Ethereum layer-2 scaling solutions Starknet and zkSync are among the few platforms to have increased their total monthly active developer counts over the last 12 months, data shows.

While Starknet and zkSync only recorded increases of 3% and 6% respectively, the likes of Ethereum, Polygon and Solana saw their counts fa by 23%, 43% and 57% respectively over the same timeframe, according to an updated developer report by Electric Capital, which provided data up to Oct. 1.

Total monthly active developers fell 27.7% from 26,701 developers to 19,279, reflecting a wider downward trend in developers over the last 12 months.

Monthly active developers in the cryptocurrency ecosystem since 2015. Source: Electric Capital

Chainlink, Stellar, Aztec Protocol and Ripple also increased their developer counts as of Oct. 1, though their total monthly active developers were lower than zkSync and Starknet. 

StarkWare’s Starknet and Matter Labs’ zkSync are layer 2 solutions aimed at scaling Ethereum through zero-knowledge rollups, which have become a focal point in 2023.

Much of Starknet’s focus of late has revolved around its “Quantum Leap” — which went live in July.

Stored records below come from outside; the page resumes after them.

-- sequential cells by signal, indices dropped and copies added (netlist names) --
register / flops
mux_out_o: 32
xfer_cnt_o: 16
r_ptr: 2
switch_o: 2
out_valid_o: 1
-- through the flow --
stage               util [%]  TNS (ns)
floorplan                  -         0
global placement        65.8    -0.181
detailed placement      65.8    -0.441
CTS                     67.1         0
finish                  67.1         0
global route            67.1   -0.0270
**src/rtl/ocu_pool_linebuf.sv**
```systemverilog
// 2x2 stride-2 signed max pooling over a row-major ternary pixel stream, using a
// one-row line buffer. Optional fill-count port usage_o is enabled by CUTIE_POOL_USAGE_EN.
//
// state    | meaning
// ---------+----------------------------------------------------------------
// IDLE     | waiting for start_i; line buffer flushed
// EVEN_ROW | first row of a pooling pair; horizontal maxima pushed to FIFO
// ODD_ROW  | second row; FIFO head combined with horizontal max into output
// DRAIN    | frame consumed; done_o pulses once the output register empties
module ocu_pool_linebuf #(
    parameter int POOLING_FIFODEPTH = 24,
    parameter int USAGEWIDTH        = 5,
    parameter int DATAWIDTH         = 2
) (
    input  logic                 clk_i,
    input  logic                 rst_i,
    input  logic                 start_i,
    input  logic [5:0]           imagewidth_i,
    input  logic [5:0]           imageheight_i,
    input  logic                 in_valid_i,
    output logic                 in_ready_o,
    input  logic [DATAWIDTH-1:0] in_data_i,
    output logic                 out_valid_o,
    input  logic                 out_ready_i,
    output logic [DATAWIDTH-1:0] out_data_o,
    output logic                 done_o
`ifdef CUTIE_POOL_USAGE_EN
    ,
    output logic [USAGEWIDTH-1:0] usage_o
`endif
);

    typedef enum logic [1:0] {IDLE, EVEN_ROW, ODD_ROW, DRAIN} state_t;

    localparam logic [USAGEWIDTH-1:0] LAST_IDX = USAGEWIDTH'(POOLING_FIFODEPTH - 1);

    state_t                 state_q, state_d;
    logic [5:0]             col_q, row_q, width_q;
    logic [DATAWIDTH-1:0]   held_q;
    logic [USAGEWIDTH-1:0]  wr_ptr_q, rd_ptr_q;
    logic [DATAWIDTH-1:0]   fifo_mem [POOLING_FIFODEPTH];
    logic                   out_valid_q;
    logic [DATAWIDTH-1:0]   out_data_q;

    logic                   fire, col_last, odd_col, last_row, bad_cfg;
    logic                   push, pop, flush;
    logic [DATAWIDTH-1:0]   hmax, head, vmax;

    function automatic logic [DATAWIDTH-1:0] smax(input logic [DATAWIDTH-1:0] a,
                                                  input logic [DATAWIDTH-1:0] b);
        return ($signed(a) > $signed(b)) ? a : b;
    endfunction

    assign fire     = in_valid_i & in_ready_o;
    assign col_last = (col_q == width_q - 6'd1);
    assign odd_col  = col_q[0];
    assign last_row = (row_q == 6'd0);
    assign bad_cfg  = ({1'b0, imagewidth_i} > 7'(2 * POOLING_FIFODEPTH)) ||
                      (imagewidth_i < 6'd2) || (imageheight_i < 6'd2);

    assign hmax = smax(held_q, in_data_i);
    assign head = fifo_mem[rd_ptr_q];
    assign vmax = smax(head, hmax);

    // The last row of an odd-height frame is consumed without filling the buffer.
    assign push  = fire && (state_q == EVEN_ROW) && odd_col && !last_row;
    assign pop   = fire && (state_q == ODD_ROW) && odd_col;
    assign flush = (state_q != IDLE) && (state_d == IDLE);

    always_ff @(posedge clk_i or posedge rst_i) begin
        if (rst_i) state_q <= IDLE;
        else       state_q <= state_d;
    end

    always_comb begin
        state_d = state_q;
        case (state_q)
            IDLE:     if (start_i) state_d = bad_cfg ? DRAIN : EVEN_ROW;
            EVEN_ROW: if (fire && col_last) state_d = last_row ? DRAIN : ODD_ROW;
            ODD_ROW:  if (fire && col_last) state_d = last_row ? DRAIN : EVEN_ROW;
            DRAIN:    if (!out_valid_q) state_d = IDLE;
            default:  state_d = IDLE;
        endcase
    end

    always_comb begin
        in_ready_o = 1'b0;
        done_o     = 1'b0;
        case (state_q)
            EVEN_ROW: in_ready_o = 1'b1;
            // Only the pixel that produces a result waits for the output register.
            ODD_ROW:  in_ready_o = !odd_col || !out_valid_q || out_ready_i;
            DRAIN:    done_o     = !out_valid_q;
            default:  ;
        endcase
    end

    always_ff @(posedge clk_i or posedge rst_i) begin
        if (rst_i) begin
            col_q   <= '0;
            row_q   <= '0;
            width_q <= '0;
            held_q  <= '0;
        end else if (state_q == IDLE && start_i) begin
            col_q   <= '0;
            row_q   <= imageheight_i - 6'd1;
            width_q <= imagewidth_i;
        end else if (fire) begin
            col_q <= col_last ? 6'd0 : col_q + 6'd1;
            if (col_last && !last_row) row_q <= row_q - 6'd1;
            if (!odd_col) held_q <= in_data_i;
        end
    end

    always_ff @(posedge clk_i) begin
        if (push) fifo_mem[wr_ptr_q] <= hmax;
    end

    always_ff @(posedge clk_i or posedge rst_i) begin
        if (rst_i) begin
            wr_ptr_q <= '0;
            rd_ptr_q <= '0;
        end else if (flush) begin
            wr_ptr_q <= '0;
            rd_ptr_q <= '0;
        end else begin
            if (push) wr_ptr_q <= (wr_ptr_q == LAST_IDX) ? '0 : wr_ptr_q + 1'b1;
            if (pop)  rd_ptr_q <= (rd_ptr_q == LAST_IDX) ? '0 : rd_ptr_q + 1'b1;
        end
    end

    always_ff @(posedge clk_i or posedge rst_i) begin
        if (rst_i) begin
            out_valid_q <= 1'b0;
            out_data_q  <= '0;
        end else if (pop) begin
            out_valid_q <= 1'b1;
            out_data_q  <= vmax;
        end else if (out_valid_q && out_ready_i) begin
            out_valid_q <= 1'b0;
        end
    end

    assign out_valid_o = out_valid_q;
    assign out_data_o  = out_data_q;

`ifdef CUTIE_POOL_USAGE_EN
    always_ff @(posedge clk_i or posedge rst_i) begin
        if (rst_i)      usage_o <= '0;
        else if (flush) usage_o <= '0;
        else if (push)  usage_o <= usage_o + 1'b1;
        else if (pop)   usage_o <= usage_o - 1'b1;
    end
`endif

endmodule

```
## src/rtl/sram_pkg.sv

```systemverilog
// Shared types and helpers for the simple-dual-port SRAM slice.
package sram_pkg;

  typedef enum logic {S_CLEAR, S_READY} state_t;

  localparam int BYTE_W = 8;

  // Lanes per data word; the SRAM requires D_WIDTH to be a multiple of 8.
  function automatic int byte_lanes(input int d_width);
    return d_width / BYTE_W;
  endfunction

  // Even-parity bit for one stored byte.
  function automatic logic byte_parity(input logic [7:0] b);
    return ^b;
  endfunction

endpackage

```

## src/rtl/sram_sdp_clear_fsm.sv

```systemverilog
// Clear engine for sram_sdp: walks caddr 0..DEPTH-1 after reset or a clr request.
//
// state   | meaning
// --------+-----------------------------------------------------------
// S_CLEAR | writing INIT_VAL to mem[caddr], one word per cycle, busy=1
// S_READY | ports open, busy=0; clr restarts the sweep from address 0
module sram_sdp_clear_fsm
  import sram_pkg::*;
#(
  parameter int A_WIDTH = 4,
  parameter int DEPTH   = 2**A_WIDTH
) (
  input  logic               clk,
  input  logic               rst,
  input  logic               clr,
  output logic               busy,
  output logic               cwe,
  output logic [A_WIDTH-1:0] caddr
);

  state_t state;

  always_ff @(posedge clk) begin
    if (rst) begin
      state <= S_CLEAR;
      caddr <= '0;
      busy  <= 1'b1;
    end else begin
      case (state)
        S_CLEAR: begin
          if (caddr == A_WIDTH'(DEPTH - 1)) begin
            state <= S_READY;
            caddr <= '0;
            busy  <= 1'b0;
          end else begin
            caddr <= caddr + A_WIDTH'(1);
          end
        end
        S_READY: begin
          if (clr) begin
            state <= S_CLEAR;
            caddr <= '0;
            busy  <= 1'b1;
          end
        end
        default: begin
          state <= S_CLEAR;
          caddr <= '0;
          busy  <= 1'b1;
        end
      endcase
    end
  end

  assign cwe = (state == S_CLEAR);

endmodule

```

## src/rtl/sram_sdp.sv

```systemverilog
// Simple-dual-port SRAM with byte enables, optional output register and clear engine.
// Build with SRAM_SDP_PARITY_EN to store per-byte even parity and report it on perr.
module sram_sdp
  import sram_pkg::*;
#(
  parameter int                 D_WIDTH  = 8,
  parameter int                 A_WIDTH  = 4,
  parameter int                 DEPTH    = 2**A_WIDTH,
  parameter int                 OUT_REG  = 0,
  parameter int                 RDW_NEW  = 0,
  parameter logic [D_WIDTH-1:0] INIT_VAL = '0
) (
  input  logic                       clk,
  input  logic                       rst,
  input  logic                       clr,
  output logic                       busy,
  input  logic                       wcen,
  input  logic [byte_lanes(D_WIDTH)-1:0] wbe,
  input  logic [A_WIDTH-1:0]         wa,
  input  logic [D_WIDTH-1:0]         wd,
  input  logic                       rcen,
  input  logic [A_WIDTH-1:0]         ra,
  output logic [D_WIDTH-1:0]         q,
  output logic                       q_valid,
  output logic                       perr
);

  localparam int BYTES = byte_lanes(D_WIDTH);

  logic               cwe;
  logic [A_WIDTH-1:0] caddr;

  sram_sdp_clear_fsm #(
    .A_WIDTH(A_WIDTH),
    .DEPTH  (DEPTH)
  ) u_clear (
    .clk  (clk),
    .rst  (rst),
    .clr  (clr),
    .busy (busy),
    .cwe  (cwe),
    .caddr(caddr)
  );

  logic [D_WIDTH-1:0] mem [DEPTH];

  logic wa_ok, ra_ok, wr_acc, rd_acc, rdw_hit;

  assign wa_ok   = int'(wa) < DEPTH;
  assign ra_ok   = int'(ra) < DEPTH;
  assign wr_acc  = !rst && !busy && !wcen && wa_ok;
  assign rd_acc  = !rst && !busy && !rcen;
  assign rdw_hit = (RDW_NEW != 0) && wr_acc && ra_ok && (wa == ra);

  // Clear writes win; the write port is already locked out while busy.
  always_ff @(posedge clk) begin
    if (cwe) begin
      mem[caddr] <= INIT_VAL;
    end else if (wr_acc) begin
      for (int i = 0; i < BYTES; i++) begin
        if (wbe[i]) mem[wa][8*i +: 8] <= wd[8*i +: 8];
      end
    end
  end

`ifdef SRAM_SDP_PARITY_EN
  logic [BYTES-1:0] par_mem [DEPTH];

  always_ff @(posedge clk) begin
    if (cwe) begin
      for (int i = 0; i < BYTES; i++) par_mem[caddr][i] <= byte_parity(INIT_VAL[8*i +: 8]);
    end else if (wr_acc) begin
      for (int i = 0; i < BYTES; i++) begin
        if (wbe[i]) par_mem[wa][i] <= byte_parity(wd[8*i +: 8]);
      end
    end
  end
`endif

  logic [D_WIDTH-1:0] rd_word;
  logic               rd_perr;

  // Bytes merged from wd are fresh, so only untouched bytes can flag parity.
  always_comb begin
    rd_word = '0;
    rd_perr = 1'b0;
    if (ra_ok) begin
      rd_word = mem[ra];
`ifdef SRAM_SDP_PARITY_EN
      for (int i = 0; i < BYTES; i++) begin
        if (!(rdw_hit && wbe[i]) &&
            (par_mem[ra][i] != byte_parity(mem[ra][8*i +: 8])))
          rd_perr = 1'b1;
      end
`endif
      if (rdw_hit) begin
        for (int i = 0; i < BYTES; i++) begin
          if (wbe[i]) rd_word[8*i +: 8] = wd[8*i +: 8];
        end
      end
    end
  end

  logic [D_WIDTH-1:0] q1;
  logic               v1, p1;

  always_ff @(posedge clk) begin
    if (rst) begin
      q1 <= '0;
      v1 <= 1'b0;
      p1 <= 1'b0;
    end else begin
      v1 <= rd_acc;
      if (rd_acc) begin
        q1 <= rd_word;
        p1 <= rd_perr;
      end
    end
  end

  generate
    if (OUT_REG != 0) begin : g_oreg
      logic [D_WIDTH-1:0] q2;
      logic               v2, p2;

      always_ff @(posedge clk) begin
        if (rst) begin
          q2 <= '0;
          v2 <= 1'b0;
          p2 <= 1'b0;
        end else begin
          v2 <= v1;
          if (v1) begin
            q2 <= q1;
            p2 <= p1;
          end
        end
      end

      assign q       = q2;
      assign q_valid = v2;
      assign perr    = p2 & v2;
    end else begin : g_noreg
      assign q       = q1;
      assign q_valid = v1;
      assign perr    = p1 & v1;
    end
  endgenerate

endmodule
```
## config.mk

```make
export PLATFORM = sky130hd
export DESIGN_NAME = dpwm_duty_capture_flat
export DESIGN_NICKNAME = d
export VERILOG_FILES = /design/src/rtl/dpwm_pkg.sv /design/src/rtl/dpwm_duty_capture_if.sv /design/src/rtl/dpwm_sync_edge.sv /design/src/rtl/dpwm_duty_capture.sv /design/src/flat_wrapper.sv
export SDC_FILE = /design/constraint.sdc
export NUM_CORES = 1
export LEC_CHECK = 0
export BUFFER_PORTS_ARGS = -buffer_cell sky130_fd_sc_hd__buf_2
export CAP_MARGIN = 20
export CORE_UTILIZATION = 40
export CTS_BUF_LIST = sky130_fd_sc_hd__clkbuf_16
export DETAILED_ROUTE_END_ITERATION = 7
export GPL_ROUTABILITY_DRIVEN = 0
export SLEW_MARGIN = 25
export SYNTH_ARGS = -nofsm -noshare
export SYNTH_HDL_FRONTEND = slang
export SYNTH_SLANG_ARGS = --single-unit
```

## constraint.sdc

```tcl
create_clock -name clk -period 2.6 [get_ports clk]
set_input_delay 0.13 -clock clk [delete_from_list [all_inputs] [get_ports clk]]
set_output_delay 0.13 -clock clk [all_outputs]
set_load 0.03 [all_outputs]
```

## src/rtl/dpwm_pkg.sv

```systemverilog
// Shared types and constants for the DPWM duty-capture block.
// Optional glitch filter is enabled with the DPWM_CAP_GLITCH_FILTER_EN macro.
package dpwm_pkg;

  typedef enum logic {
    IDLE    = 1'b0,
    MEASURE = 1'b1
  } cap_state_t;

  localparam int DEF_CNT_W       = 8;
  localparam int DEF_SYNC_STAGES = 2;

  // All-ones value of a w-bit counter; valid for w up to 31.
  function automatic int unsigned cnt_limit(input int unsigned w);
    return (32'd1 << w) - 32'd1;
  endfunction

endpackage

```

## src/rtl/dpwm_duty_capture_if.sv

```systemverilog
// Result bus of the duty-capture block: PWM input in, duty/period words and status out.
// The capture block takes the master side.
interface dpwm_duty_capture_if
  import dpwm_pkg::*;
#(
  parameter int CNT_W = DEF_CNT_W
);
  logic             pwm_in;
  logic [CNT_W-1:0] duty;
  logic [CNT_W-1:0] period;
  logic             valid;
  logic             timeout;
  logic             level;

  modport master (
    input  pwm_in,
    output duty,
    output period,
    output valid,
    output timeout,
    output level
  );

  modport slave (
    output pwm_in,
    input  duty,
    input  period,
    input  valid,
    input  timeout,
    input  level
  );
endinterface

```

## src/rtl/dpwm_sync_edge.sv

```systemverilog
// Synchronizer, optional 3-sample glitch filter (DPWM_CAP_GLITCH_FILTER_EN),
// delay flop and rising-edge detect for the asynchronous PWM input.
module dpwm_sync_edge
  import dpwm_pkg::*;
#(
  parameter int SYNC_STAGES = DEF_SYNC_STAGES
) (
  input  logic clk,
  input  logic rst,
  input  logic pwm_in,
  output logic level,
  output logic rise
);

  logic [SYNC_STAGES-1:0] sync_q;
  logic                   sync_lvl;
  logic                   lvl;
  logic                   dly_q;

  always_ff @(posedge clk or negedge rst) begin
    if (!rst) begin
      sync_q <= '0;
    end else begin
      sync_q <= {sync_q[SYNC_STAGES-2:0], pwm_in};
    end
  end

  assign sync_lvl = sync_q[SYNC_STAGES-1];

`ifdef DPWM_CAP_GLITCH_FILTER_EN
  logic hist_p1;
  logic hist_p2;
  logic filt_q;
  logic filt_d;

  // Level flips only once the current and two previous samples agree, so
  // the filtered level moves two cycles after the synchronized one.
  always_comb begin
    filt_d = filt_q;
    if (sync_lvl && hist_p1 && hist_p2) begin
      filt_d = 1'b1;
    end else if (!sync_lvl && !hist_p1 && !hist_p2) begin
      filt_d = 1'b0;
    end
  end

  always_ff @(posedge clk or negedge rst) begin
    if (!rst) begin
      hist_p1 <= 1'b0;
      hist_p2 <= 1'b0;
      filt_q  <= 1'b0;
    end else begin
      hist_p1 <= sync_lvl;
      hist_p2 <= hist_p1;
      filt_q  <= filt_d;
    end
  end

  assign lvl = filt_d;
`else
  assign lvl = sync_lvl;
`endif

  // ---- edge-detect stage ----
  always_ff @(posedge clk or negedge rst) begin
    if (!rst) begin
      dly_q <= 1'b0;
    end else begin
      dly_q <= lvl;
    end
  end

  assign level = lvl;
  assign rise  = lvl & ~dly_q;

endmodule

```

## src/rtl/dpwm_duty_capture.sv

```systemverilog
// DPWM duty-capture top: measures high time and period of pwm_in in clk cycles
// and reports them once per PWM period. Glitch filter: DPWM_CAP_GLITCH_FILTER_EN.
module dpwm_duty_capture
  import dpwm_pkg::*;
#(
  parameter int CNT_W       = DEF_CNT_W,
  parameter int SYNC_STAGES = DEF_SYNC_STAGES
) (
  input  logic                 clk,
  input  logic                 rst,
  dpwm_duty_capture_if.master  cap
);

  localparam logic [CNT_W-1:0] CNT_LIMIT = CNT_W'(cnt_limit(CNT_W));
  localparam logic [CNT_W-1:0] CNT_ONE   = CNT_W'(1);

  logic             level;
  logic             rise;

  cap_state_t       state_q;
  cap_state_t       state_d;
  logic [CNT_W-1:0] per_q;
  logic [CNT_W-1:0] per_d;
  logic [CNT_W-1:0] hi_q;
  logic [CNT_W-1:0] hi_d;
  logic [CNT_W-1:0] duty_q;
  logic [CNT_W-1:0] duty_d;
  logic [CNT_W-1:0] period_q;
  logic [CNT_W-1:0] period_d;
  logic             vld_p1;
  logic             vld_d;
  logic             tmo_q;
  logic             tmo_d;

  dpwm_sync_edge #(
    .SYNC_STAGES (SYNC_STAGES)
  ) u_sync_edge (
    .clk    (clk),
    .rst    (rst),
    .pwm_in (cap.pwm_in),
    .level  (level),
    .rise   (rise)
  );

  // The rise-cycle sample is the first high cycle of the new period, so both
  // counters restart at 1; hi_q can never overtake per_q.
  always_comb begin
    state_d  = state_q;
    per_d    = per_q;
    hi_d     = hi_q;
    duty_d   = duty_q;
    period_d = period_q;
    vld_d    = 1'b0;
    tmo_d    = tmo_q;

    case (state_q)
      IDLE: begin
        if (rise) begin
          per_d   = CNT_ONE;
          hi_d    = CNT_ONE;
          state_d = MEASURE;
        end
      end

      MEASURE: begin
        if (rise) begin
          // Capture takes priority over a timeout landing on the same cycle.
          period_d = per_q;
          duty_d   = hi_q;
          vld_d    = 1'b1;
          tmo_d    = 1'b0;
          per_d    = CNT_ONE;
          hi_d     = CNT_ONE;
        end else if (per_q == CNT_LIMIT) begin
          tmo_d   = 1'b1;
          state_d = IDLE;
        end else begin
          per_d = per_q + CNT_ONE;
          hi_d  = hi_q + CNT_W'(level);
        end
      end

      default: begin
        state_d = IDLE;
      end
    endcase
  end

  // ---- measurement / output register stage ----
  always_ff @(posedge clk or negedge rst) begin
    if (!rst) begin
      state_q  <= IDLE;
      per_q    <= '0;
      hi_q     <= '0;
      duty_q   <= '0;
      period_q <= '0;
      vld_p1   <= 1'b0;
      tmo_q    <= 1'b0;
    end else begin
      state_q  <= state_d;
      per_q    <= per_d;
      hi_q     <= hi_d;
      duty_q   <= duty_d;
      period_q <= period_d;
      vld_p1   <= vld_d;
      tmo_q    <= tmo_d;
    end
  end

  assign cap.duty    = duty_q;
  assign cap.period  = period_q;
  assign cap.valid   = vld_p1;
  assign cap.timeout = tmo_q;
  assign cap.level   = level;

endmodule

```

## src/flat_wrapper.sv

```systemverilog
// flat-port wrapper written by rule: the top's interface ports become plain ports
module dpwm_duty_capture_flat import dpwm_pkg::*;
#(
  parameter int CNT_W       = DEF_CNT_W,
  parameter int SYNC_STAGES = DEF_SYNC_STAGES
)
  (clk, rst, cap_pwm_in, cap_duty, cap_period, cap_valid, cap_timeout, cap_level);
  dpwm_duty_capture_if #(.CNT_W(CNT_W)) cap_i ();
  input  logic clk;
  input  logic rst;
  input wire logic [$bits(cap_i.pwm_in)-1:0] cap_pwm_in;
  output wire logic [$bits(cap_i.duty)-1:0] cap_duty;
  output wire logic [$bits(cap_i.period)-1:0] cap_period;
  output wire logic [$bits(cap_i.valid)-1:0] cap_valid;
  output wire logic [$bits(cap_i.timeout)-1:0] cap_timeout;
  output wire logic [$bits(cap_i.level)-1:0] cap_level;
  assign cap_i.pwm_in = cap_pwm_in;
  assign cap_duty = cap_i.duty;
  assign cap_period = cap_i.period;
  assign cap_valid = cap_i.valid;
  assign cap_timeout = cap_i.timeout;
  assign cap_level = cap_i.level;
  dpwm_duty_capture #(.CNT_W(CNT_W), .SYNC_STAGES(SYNC_STAGES)) u_core (.clk(clk), .rst(rst), .cap(cap_i));
endmodule
```

Word level (Yosys, flattened, before mapping)
Cells that the tools add are included.
W data, S select, Z words.
{"block": "totals", "ff_bits": 38, "input_bits": 3, "out_inout_bits": 19}
{"block": "op_classes", "n_addsub": 2, "n_eq_ne": 3, "n_mux": 14, "bitwise": 3, "reduce_logical": 4}
{"op": "$mux W8", "n": 5}
{"op": "$pmux W8 S2", "n": 2}
{"op": "$add A8 B1 Y8", "n": 1}
{"op": "$add A8 B1 Y8 const B", "n": 1}
{"op": "$eq A8 B8 Y1 const B", "n": 1}
{"op": "$mux W1", "n": 6}
{"op": "$reduce_and A2 Y1", "n": 3}
{"op": "$ne A3 B2 Y1 const B", "n": 1}
{"op": "$ne A2 B1 Y1 const B", "n": 1}
{"op": "$not A1 Y1", "n": 2}
{"op": "$pmux W1 S2", "n": 1}
{"op": "$reduce_bool A2 Y1", "n": 1}
{"op": "$and A1 B1 Y1", "n": 1}

Longest topological paths before layout
Gate-level depths: netlist (run 1).
{"block": "logic_depth", "word_depth": 4, "ltp_mapped": 6}

Cells and area by module
Synthesis (run 1) repeated with hierarchy kept, for this count alone.
{"block": "hier_totals", "hier_cells": 132, "hier_area_um2": 1660.3}
{"mod": "dpwm_duty_capture", "instances": 1, "cells_each": 128, "area_each_um2": 1571.5, "seq_area_each_um2": 875.8}
{"mod": "dpwm_sync_edge", "instances": 1, "cells_each": 4, "area_each_um2": 88.8, "seq_area_each_um2": 75.1}

Worst setup path after synthesis (run 1)
OpenSTA, ideal clock, no wires.
{"block": "synth_path", "path_kind": "flip-flop to flip-flop", "from": "reg u_core.u_sync_edge.sync_q[1]", "to": "reg u_core.duty_q[7] (netlist: u_core.cap.duty[7])", "arrival_time_ps": 1474, "required_time_ps": 2475, "setup_slack_ps": 1002, "stages_incl_launch_ff": 6, "synth_period_minus_slack_ps": 1598, "path_cell_list": "dfrtp_1 > nor2b_1 > buf_2 > nand2_2 > buf_4 > mux2_2"}
{"block": "synth_between", "elab_chain_cells": 2}
{"element": "start, declared", "line": "dpwm_sync_edge.sv:15", "text": "logic [SYNC_STAGES-1:0] sync_q;"}
{"element": "start signal, assigned", "line": "dpwm_sync_edge.sv:24", "text": "sync_q <= {sync_q[SYNC_STAGES-2:0], pwm_in};"}
{"element": "$and A1 B1 Y1", "line": "dpwm_sync_edge.sv:74", "text": "assign rise = lvl & ~dly_q;"}
{"element": "$reduce_and A2 Y1 (no source line)"}
{"element": "end signal, assigned", "line": "dpwm_duty_capture.sv:103", "text": "duty_q <= duty_d;"}
{"element": "end, declared", "line": "dpwm_duty_capture.sv:26", "text": "logic [CNT_W-1:0] duty_q;"}
Every way passes these cells.
A chain may end at the register's enable or synchronous reset.

Worst setup path after layout (run 1)
{"block": "layout_path", "from": "reg u_core.per_q[0]", "to": "reg u_core.per_q[5]"}
{"block": "layout_between", "elab_chain_cells": 4}
{"element": "start, declared", "line": "dpwm_duty_capture.sv:22", "text": "logic [CNT_W-1:0] per_q;"}
{"element": "start signal, assigned", "line": "dpwm_duty_capture.sv:101", "text": "per_q <= per_d;"}
{"element": "$add A8 B1 Y8", "line": "dpwm_duty_capture.sv:78", "text": "per_d = per_q + CNT_ONE;"}
{"element": "$mux W8", "line": "dpwm_duty_capture.sv:74", "text": "end else if (per_q == CNT_LIMIT) begin"}
{"element": "$mux W8", "line": "dpwm_duty_capture.sv:66", "text": "if (rise) begin"}
{"element": "$pmux W8 S2", "line": "dpwm_duty_capture.sv:56", "text": "case (state_q)"}
Several ways; a longest one is shown, not always the timed one. The select of a mux whose other input is x is not followed.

It can theoretically increase Ethereum’s TPS (transactions per second) from around 13-15 to 37 TPS consistently and up to 90 TPS in some cases.

Starknet and zkSync have also been working on zero-knowledge Ethereum Virtual Machine (zkEVM) solutions to further scale Ethereum throughout 2023.

Developers at zkSync have also been building a network of “Hyperchains” to create an ecosystem of interoperable protocols and sovereign chains as part of its zero-knowledge tech stack. The firm unveiled the solution in June and hope to have a working version of it by end of 2023.

Related: 48% fewer new crypto coders last year: Report

In a thread on X on Oct. 18, Electric Capital software engineer Enrique Herreros noted many of the departing active monthly developers were “newcomers” (less than one year), while the more “established” (more than two years) and “emerging” (one to two years) developers have remained relatively steady over the last 12 months:

“We can see a decrease of -58% in Newcomers, a moderate increase of +11% Emerging Developers and a slight increase of +5% Established Developers,” Enrique said.

Enrique noted this is a cyclical trend where newcomers dominate the developer market during bull markets but then fall in numbers when prices begin to plummet.

Electric Capital typically obtains its data from code repos and code commits on open-source developer platform GitHub.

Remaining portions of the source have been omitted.